MussoorieUttarakhandIndia

Submitted by: Jaskiran Chopra

JASKIRAN CHOPRA walks down to Happy Valley off Mussoorie’s busy Mall Road and finds it home to thousands of Tibetans.

Wrapped in quiet and picturesque seclusion, Happy Valley is a short distance from Mussoorie’s busy Mall Road but the beauty and momentous place it has in the history of Tibetans in India remains a secret to most tourists. This is the place where the Tibetans first arrived, led by their spiritual head, the Dalai Lama, when they fled from Lhasa in 1959. In fact, the Tibetan government-in-exile established and functioned from here for a year before the Dalai Lama moved to Dharamsala in Himachal Pradesh. Fifty years on, Happy Valley or Gadenling (Tibetan for Happy Valley) continues to be the bastion of Tibetan culture and ethos, a home away from home for hundreds and thousands of Tibetans. A place where they live like one big family.

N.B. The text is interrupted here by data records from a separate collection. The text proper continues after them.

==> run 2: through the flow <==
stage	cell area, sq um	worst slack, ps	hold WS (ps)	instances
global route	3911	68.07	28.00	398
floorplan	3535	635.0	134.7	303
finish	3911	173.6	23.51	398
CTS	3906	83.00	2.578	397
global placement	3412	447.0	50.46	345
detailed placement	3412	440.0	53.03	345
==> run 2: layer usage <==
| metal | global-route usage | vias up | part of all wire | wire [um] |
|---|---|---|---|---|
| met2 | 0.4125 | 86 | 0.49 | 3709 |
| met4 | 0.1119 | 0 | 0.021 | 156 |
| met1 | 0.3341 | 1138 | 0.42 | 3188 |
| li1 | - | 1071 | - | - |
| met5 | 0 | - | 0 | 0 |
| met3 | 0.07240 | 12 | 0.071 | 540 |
## config.mk

```make
export PLATFORM = sky130hd
export DESIGN_NAME = upc_top
export DESIGN_NICKNAME = d
export VERILOG_FILES = /design/src/verilog/upc_pkg.sv /design/src/verilog/upc_top.sv /design/src/verilog/upc_line_filter.sv /design/src/verilog/upc_resume_ctrl.sv
export SDC_FILE = /design/constraint.sdc
export NUM_CORES = 1
export LEC_CHECK = 0
export ABC_AREA = 1
export BUFFER_PORTS_ARGS = -buffer_cell sky130_fd_sc_hd__buf_2
export CAP_MARGIN = 20
export CORE_UTILIZATION = 60
export CTS_BUF_LIST = sky130_fd_sc_hd__clkbuf_8
export DETAILED_ROUTE_END_ITERATION = 7
export PLACE_DENSITY_LB_ADDON = 0.1
export SLEW_MARGIN = 20
export SYNTH_ARGS = -nofsm -noshare
export SYNTH_HDL_FRONTEND = slang
export SYNTH_SLANG_ARGS = --single-unit
```

## constraint.sdc

```tcl
create_clock -name clk -period 4.3 [get_ports clk]
set_clock_uncertainty 0.2 [all_clocks]
set_input_delay 0.86 -clock clk [delete_from_list [all_inputs] [get_ports clk]]
set_output_delay 0.86 -clock clk [all_outputs]
set_load 0.01 [all_outputs]
```
**config.mk**
```make
export PLATFORM = sky130hd
export DESIGN_NAME = billboard_fallback_sequencer
export DESIGN_NICKNAME = d
export VERILOG_FILES = /design/src/hdl/billboard_pkg.sv /design/src/hdl/billboard_fallback_sequencer.sv /design/src/hdl/pin_sync.sv /design/src/hdl/tick_divider.sv
export VERILOG_INCLUDE_DIRS = /design/src /design/src/hdl
export SDC_FILE = /design/constraint.sdc
export NUM_CORES = 1
export LEC_CHECK = 0
export ABC_CLOCK_PERIOD_IN_PS = 3100
export BUFFER_PORTS_ARGS = -buffer_cell sky130_fd_sc_hd__buf_4
export CAP_MARGIN = 40
export CORE_ASPECT_RATIO = 0.5
export CORE_MARGIN = 2
export CORE_UTILIZATION = 40
export CTS_BUF_LIST = sky130_fd_sc_hd__clkbuf_8
export DETAILED_ROUTE_END_ITERATION = 12
export GPL_ROUTABILITY_DRIVEN = 1
export SYNTH_ARGS = -nofsm -noshare
export SYNTH_HDL_FRONTEND = slang
export SYNTH_SLANG_ARGS = --single-unit
```
**constraint.sdc**
```tcl
create_clock -name pclk -period 3.1 [get_ports pclk]
set_input_delay 0.62 -clock pclk [delete_from_list [all_inputs] [get_ports pclk]]
set_output_delay 0.62 -clock pclk [all_outputs]
set_load 0.02 [all_outputs]
```
$ cat src/flr_readout.sv
// Streams the tail of the fault log image, one byte per request, offsets 0x00 to 0xFE
// Function
// - Telemetry is laid out as 46-byte loops, index 45 down to 0, channels 7 to 0 with temp and vin records between.
// - Bytes 0xE8 to 0xED of the truncated last loop are flagged invalid.
// - Reserved bytes 0xEE to 0xFE read as 0x00.
// - One block read returns all 255 bytes, 0x00 to 0xFE, in increasing order.
`timescale 1ns/1ps
`default_nettype none
`include "flr_map.svh"
module flr_readout (
   // Clock and reset
   input wire logic clk_in,
   input wire logic rst_n_in,
   // Log content, held stable by the logger during a read
   input wire flr_pkg::flr_chan_t [7:0] chan_in,
   input wire flr_pkg::flr_misc_t misc_in,
   // Block read control, same clock domain
   input wire logic start_in,
   input wire logic next_in,
   // Byte stream
   output flr_pkg::flr_byte_t byte_out,
   output logic busy_out
);
   logic rst_meta;
   logic rst_sync_n;
   always_ff @(posedge clk_in or negedge rst_n_in) begin
      if (!rst_n_in) begin
         rst_meta <= 1'b0;
         rst_sync_n <= 1'b0;
      end else begin
         rst_meta <= 1'b1;
         rst_sync_n <= rst_meta;
      end
   end

   flr_pkg::flr_state_t state;
   flr_pkg::flr_state_t next_state;
   logic [7:0] offset;
   logic [7:0] next_offset;
   flr_pkg::flr_byte_t next_byte;
   logic next_busy;

   // Byte content for a loop index; channel groups of five bytes
   function automatic logic [7:0] flr_loop_byte(input logic [5:0] idx,
         input flr_pkg::flr_chan_t [7:0] ch, input flr_pkg::flr_misc_t m);
      logic [5:0] rel;
      logic [2:0] chn;
      logic [2:0] pos;
      flr_pkg::flr_chan_t c;
      rel = 6'h00;
      chn = 3'h0;
      pos = 3'h0;
      c = ch[0];
      if (idx == `FLR_TEMP_IDX) begin
         return m.temp_status;
      end
      if (idx == `FLR_TEMP_IDX - 6'h01) begin
         return m.temp[15:8];
      end
      if (idx == `FLR_TEMP_IDX - 6'h02) begin
         return m.temp[7:0];
      end
      if (idx == `FLR_VIN_IDX) begin
         return m.vin_status;
      end
      if (idx == `FLR_VIN_IDX - 6'h01) begin
         return m.vin[15:8];
      end
      if (idx == `FLR_VIN_IDX - 6'h02) begin
         return m.vin[7:0];
      end
      if (idx > `FLR_TEMP_IDX) begin
         rel = `FLR_CHAN_HI_TOP - idx;
         chn = 3'h7 - 3'(rel / 6'h05);
      end else if (idx > `FLR_VIN_IDX) begin
         rel = `FLR_CHAN_LO_TOP - idx;
         chn = 3'h3 - 3'(rel / 6'h05);
      end else begin
         rel = (`FLR_VIN_IDX - 6'h03) - idx;
         chn = 3'h1 - 3'(rel / 6'h05);
      end
      pos = 3'(rel % 6'h05);
      c = ch[chn];
      unique case (pos)
         3'h0: return c.mfr_ext;
         3'h1: return c.mfr;
         3'h2: return c.vout_status;
         3'h3: return c.vout[15:8];
         3'h4: return c.vout[7:0];
         default: return 8'h00;
      endcase
   endfunction

   // Image byte for an offset below the reserved area, loops repeat every 46 bytes
   function automatic logic [7:0] flr_image_byte(input logic [7:0] off,
         input flr_pkg::flr_chan_t [7:0] ch, input flr_pkg::flr_misc_t m);
      logic [7:0] into;
      into = 8'h00;
      if (off >= `FLR_RSVD_FIRST) begin
         return `FLR_RSVD_VALUE;
      end
      // Header area before the loops is outside this block and reads zero
      if (off < `FLR_LAST_LOOP_START - 8'd3 * `FLR_LOOP_BYTES) begin
         return 8'h00;
      end
      into = 8'((off - (`FLR_LAST_LOOP_START - 8'd3 * `FLR_LOOP_BYTES)) % `FLR_LOOP_BYTES);
      return flr_loop_byte(`FLR_LOOP_TOP - into[5:0], ch, m);
   endfunction

   always_comb begin
      next_state = state;
      next_offset = offset;
      next_busy = busy_out;
      next_byte = byte_out;
      next_byte.valid = 1'b0;
      unique case (state)
         flr_pkg::FLR_IDLE: begin
            if (start_in) begin
               next_state = flr_pkg::FLR_SEND;
               next_offset = 8'h00;
               next_busy = 1'b1;
            end
         end
         flr_pkg::FLR_SEND: begin
            // The read ends only after 0xFE; the reserved tail is always sent
            if (next_in) begin
               next_byte.valid = 1'b1;
               next_byte.offset = offset;
               next_byte.data = flr_image_byte(offset, chan_in, misc_in);
               next_byte.invalid = (offset >= `FLR_INVALID_FIRST) &&
                     (offset <= `FLR_INVALID_LAST);
               next_byte.last = (offset == `FLR_RSVD_LAST);
               if (offset == `FLR_IMAGE_BYTES - 8'h01) begin
                  next_state = flr_pkg::FLR_IDLE;
                  next_busy = 1'b0;
               end else begin
                  next_offset = offset + 8'h01;
               end
            end
         end
      endcase
   end

   always_ff @(posedge clk_in or negedge rst_sync_n) begin
      if (!rst_sync_n) begin
         state <= flr_pkg::FLR_IDLE;
         offset <= 8'h00;
         busy_out <= 1'b0;
         byte_out <= '0;
      end else begin
         state <= next_state;
         offset <= next_offset;
         busy_out <= next_busy;
         byte_out <= next_byte;
      end
   end
endmodule
`default_nettype wire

To reach this haven of calm, one can either take a leisurely walk or drive down from the library at Gandhi Chowk towards Lal Bahadur Shastri National Academy of Administration (LBSNAA) on Charleville Road. The present site of LBSNAA is where the famous Charleville Hotel once stood. It was here in March 1905 that the Princess of Wales (later Queen Mary) stayed.

The winding road leading to Happy Valley is lined with oaks and deodars and dotted with several small hotels and cafeterias. As I leave the rush of tourists behind me and step on to the road that slopes steeply down to reach Happy Valley, I instantly realise that I have finally managed to get away from the madding crowd.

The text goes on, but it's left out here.